Best Practices Advanced

Running ML workloads on Kubernetes in production requires attention to scheduling efficiency, security hardening, observability, and operational workflows. This lesson provides proven best practices for enterprise ML-on-K8s deployments.

Scheduling Best Practices

  • Use Kueue or Volcano: Don't rely on the default scheduler for GPU job queuing. Use a dedicated batch scheduler.
  • Node affinity and taints: Use taints on GPU nodes to prevent non-GPU workloads from being scheduled there.
  • Topology-aware scheduling: For multi-GPU training, use topology constraints to place pods on nodes with NVLink connectivity.
  • Gang scheduling: Ensure all workers of a distributed training job start together or not at all.
  • Preemption policies: Allow production inference to preempt batch training when resources are scarce.

Security

  • Pod Security Standards: Enforce restricted pod security standards. Run containers as non-root.
  • Network policies: Isolate ML namespaces. Only allow required cross-namespace traffic.
  • Image scanning: Scan all container images for vulnerabilities before deployment.
  • Secrets management: Use external secret stores (Vault, cloud KMS) instead of K8s Secrets for sensitive data.
  • RBAC: Grant least-privilege access. Data scientists should not have cluster-admin.

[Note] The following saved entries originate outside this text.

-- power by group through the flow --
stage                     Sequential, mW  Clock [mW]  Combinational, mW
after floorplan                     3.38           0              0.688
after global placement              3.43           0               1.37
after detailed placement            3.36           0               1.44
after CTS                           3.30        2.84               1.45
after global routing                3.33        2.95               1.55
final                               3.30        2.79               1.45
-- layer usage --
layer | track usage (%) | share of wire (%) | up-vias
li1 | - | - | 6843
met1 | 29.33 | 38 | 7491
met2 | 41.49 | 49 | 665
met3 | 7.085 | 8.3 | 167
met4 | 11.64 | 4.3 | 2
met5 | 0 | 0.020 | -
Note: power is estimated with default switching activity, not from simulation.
===== src/rtl/gate_model_bist_if.sv =====
// Pin bundle between the BIST driver and one combinational gate model.
// Latency: none, wires only; the model answers stim within the same clock period.
// Backpressure: none; start/abort are levels and the model is always ready.
interface gate_model_bist_if #(
  parameter int NIN  = 24,
  parameter int NOUT = 10
);
  logic            start;
  logic            abort;
  logic [NIN-1:0]  stim;
  logic [NOUT-1:0] resp;
  logic            busy;
  logic            done;
  logic            pass;
  logic [15:0]     signature;

  // BIST side: drives the pattern and status, consumes the model response
  modport master (
    input  start,
    input  abort,
    input  resp,
    output stim,
    output busy,
    output done,
    output pass,
    output signature
  );

  // Environment side: the gate model plus whoever sequences the test
  modport slave (
    output start,
    output abort,
    output resp,
    input  stim,
    input  busy,
    input  done,
    input  pass,
    input  signature
  );
endinterface
===== config.mk =====
export PLATFORM = sky130hd
export DESIGN_NAME = aes_round_sequencer
export DESIGN_NICKNAME = d
export VERILOG_FILES = /design/src/rtl/aes_pkg.sv /design/src/rtl/aes_round_sequencer.sv
export SDC_FILE = /design/constraint.sdc
export NUM_CORES = 1
export LEC_CHECK = 0
export ABC_CLOCK_PERIOD_IN_PS = 1800
export CAP_MARGIN = 20
export CORE_AREA = 5 5 351 353
export CTS_BUF_LIST = sky130_fd_sc_hd__clkbuf_8 sky130_fd_sc_hd__clkbuf_16
export DETAILED_ROUTE_END_ITERATION = 12
export DIE_AREA = 0 0 356 358
export PLACE_DENSITY = 0.4
export SYNTH_ARGS = -nofsm -noshare
export SYNTH_HDL_FRONTEND = slang
export SYNTH_SLANG_ARGS = --single-unit

===== constraint.sdc =====
create_clock -name clk -period 1.8 [get_ports clk]
set_clock_uncertainty 0.1 [all_clocks]
set_input_delay 0.36 -clock clk [delete_from_list [all_inputs] [get_ports clk]]
set_output_delay 0.36 -clock clk [all_outputs]
set_load 0.02 [all_outputs]

===== src/rtl/aes_pkg.sv =====
// Shared widths and FSM encoding for the iterative AES round sequencer.
package aes_pkg;

    localparam int unsigned AES_BLOCK_W = 128;
    localparam int unsigned AES_ROUND_W = 4;

    typedef enum logic [1:0] {
        IDLE = 2'd0,
        RUN  = 2'd1,
        DONE = 2'd2
    } seq_state_t;

endpackage : aes_pkg


===== src/rtl/aes_round_sequencer.sv =====
// Feeds one block/key through the round engine NUM_ROUNDS times, looping each
// pass's result back as the next pass's input, then offers the final state downstream.
module aes_round_sequencer
    import aes_pkg::*;
#(
    parameter int unsigned NUM_ROUNDS    = 10,
    parameter int unsigned ROUND_LATENCY = 4
) (
    input  logic                   clk,
    input  logic                   rst,
    input  logic                   IN_VALID,
    output logic                   IN_READY,
    input  logic [AES_BLOCK_W-1:0] IN_DATA,
    input  logic [AES_BLOCK_W-1:0] IN_KEY,
    output logic                   OUT_VALID,
    input  logic                   OUT_READY,
    output logic [AES_BLOCK_W-1:0] OUT_DATA,
    output logic [AES_ROUND_W-1:0] RI_ROUND_KEY,
    output logic [AES_BLOCK_W-1:0] RI_IN_DATA,
    output logic [AES_BLOCK_W-1:0] RI_IN_KEY,
    input  logic [AES_BLOCK_W-1:0] RI_OUT_DATA,
    input  logic [AES_BLOCK_W-1:0] RI_OUT_KEY
);

    localparam int unsigned WAIT_W = $clog2(ROUND_LATENCY + 1);

    seq_state_t             r_state;
    logic [AES_BLOCK_W-1:0] r_data;
    logic [AES_BLOCK_W-1:0] r_key;
    logic [AES_ROUND_W-1:0] r_round;
    logic [WAIT_W-1:0]      r_wait;

    logic w_accept;
    logic w_round_done;
    logic w_last_round;

    assign w_accept     = IN_VALID & IN_READY;
    assign w_round_done = (r_wait == WAIT_W'(ROUND_LATENCY - 1));
    assign w_last_round = (r_round == AES_ROUND_W'(NUM_ROUNDS));

    // Sequencer FSM; engine results are captured only after a full latency window
    always_ff @(posedge clk) begin
        if (rst) begin
            r_state <= IDLE;
            r_data  <= '0;
            r_key   <= '0;
            r_round <= '0;
            r_wait  <= '0;
        end else begin
            case (r_state)
                IDLE: begin
                    if (w_accept) begin
                        r_data  <= IN_DATA;
                        r_key   <= IN_KEY;
                        r_round <= AES_ROUND_W'(1);
                        r_wait  <= '0;
                        r_state <= RUN;
                    end
                end
                RUN: begin
                    if (w_round_done) begin
                        r_data <= RI_OUT_DATA;
                        r_key  <= RI_OUT_KEY;
                        r_wait <= '0;
                        if (w_last_round) begin
                            r_state <= DONE;
                        end else begin
                            r_round <= r_round + AES_ROUND_W'(1);
                        end
                    end else begin
                        r_wait <= r_wait + WAIT_W'(1);
                    end
                end
                DONE: begin
                    // Retire and accept in the same cycle goes straight back to RUN
                    if (OUT_READY) begin
                        if (w_accept) begin
                            r_data  <= IN_DATA;
                            r_key   <= IN_KEY;
                            r_round <= AES_ROUND_W'(1);
                            r_wait  <= '0;
                            r_state <= RUN;
                        end else begin
                            r_state <= IDLE;
                        end
                    end
                end
                default: r_state <= IDLE;
            endcase
        end
    end

    assign IN_READY     = (r_state == IDLE) | ((r_state == DONE) & OUT_READY);
    assign OUT_VALID    = (r_state == DONE);
    assign OUT_DATA     = (r_state == DONE) ? r_data  : '0;
    assign RI_ROUND_KEY = (r_state == RUN)  ? r_round : '0;
    assign RI_IN_DATA   = (r_state == RUN)  ? r_data  : '0;
    assign RI_IN_KEY    = (r_state == RUN)  ? r_key   : '0;

    a_round_bound: assert property (@(posedge clk) disable iff (rst)
        r_round <= AES_ROUND_W'(NUM_ROUNDS));

endmodule : aes_round_sequencer
$ cat config.mk
export PLATFORM = sky130hd
export DESIGN_NAME = d_cache_ctrl
export DESIGN_NICKNAME = d
export VERILOG_FILES = /design/src/rtl/d_cache_ctrl.sv
export SDC_FILE = /design/constraint.sdc
export NUM_CORES = 2
export LEC_CHECK = 0
export BUFFER_PORTS_ARGS = -buffer_cell sky130_fd_sc_hd__buf_2
export CORE_MARGIN = 1.5
export CORE_UTILIZATION = 30
export DETAILED_ROUTE_END_ITERATION = 6
export PLACE_DENSITY = 0.56
export SYNTH_ARGS = -nofsm -noshare
export SYNTH_HDL_FRONTEND = slang
export SYNTH_SLANG_ARGS = --single-unit
$ cat constraint.sdc
create_clock -name CLK -period 12.1 [get_ports CLK]
set_clock_uncertainty 0.2 [all_clocks]
set_input_delay 1.815 -clock CLK [delete_from_list [all_inputs] [get_ports CLK]]
set_output_delay 1.815 -clock CLK [all_outputs]
set_load 0.02 [all_outputs]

Monitoring and Observability

  • DCGM Exporter: Deploy NVIDIA DCGM Exporter to expose GPU metrics to Prometheus
  • Custom dashboards: Build Grafana dashboards for GPU utilization, job queue depth, and training metrics
  • Alerting: Alert on GPU underutilization (<30%), job failures, and node health issues
  • Logging: Centralize training job logs with Loki or Elasticsearch for debugging
  • Cost tracking: Use Kubecost or cloud-native tools to track cost per namespace and workload

GitOps for ML Infrastructure

  • ArgoCD or Flux: Manage cluster configuration, namespaces, quotas, and operators via GitOps
  • Version control: Store all K8s manifests in git with pull request reviews
  • Environment promotion: Promote configurations from dev to staging to prod via git branches
  • Drift detection: ArgoCD detects and alerts when cluster state diverges from git

Operational Checklist

  • Install NVIDIA GPU Operator for automated driver and plugin management
  • Configure resource quotas for every team namespace
  • Deploy Kueue for GPU job queuing and fair sharing
  • Set up DCGM Exporter + Prometheus + Grafana for GPU monitoring
  • Implement network policies for namespace isolation
  • Use GitOps for all cluster configuration changes
  • Configure cluster autoscaler with GPU node pool scale-to-zero
  • Run regular security scans on container images and cluster configuration
Key Takeaway: Kubernetes provides a powerful platform for ML workloads, but it requires deliberate configuration for GPU management, multi-tenancy, and observability. Invest in platform tooling early to avoid operational debt as your ML infrastructure grows.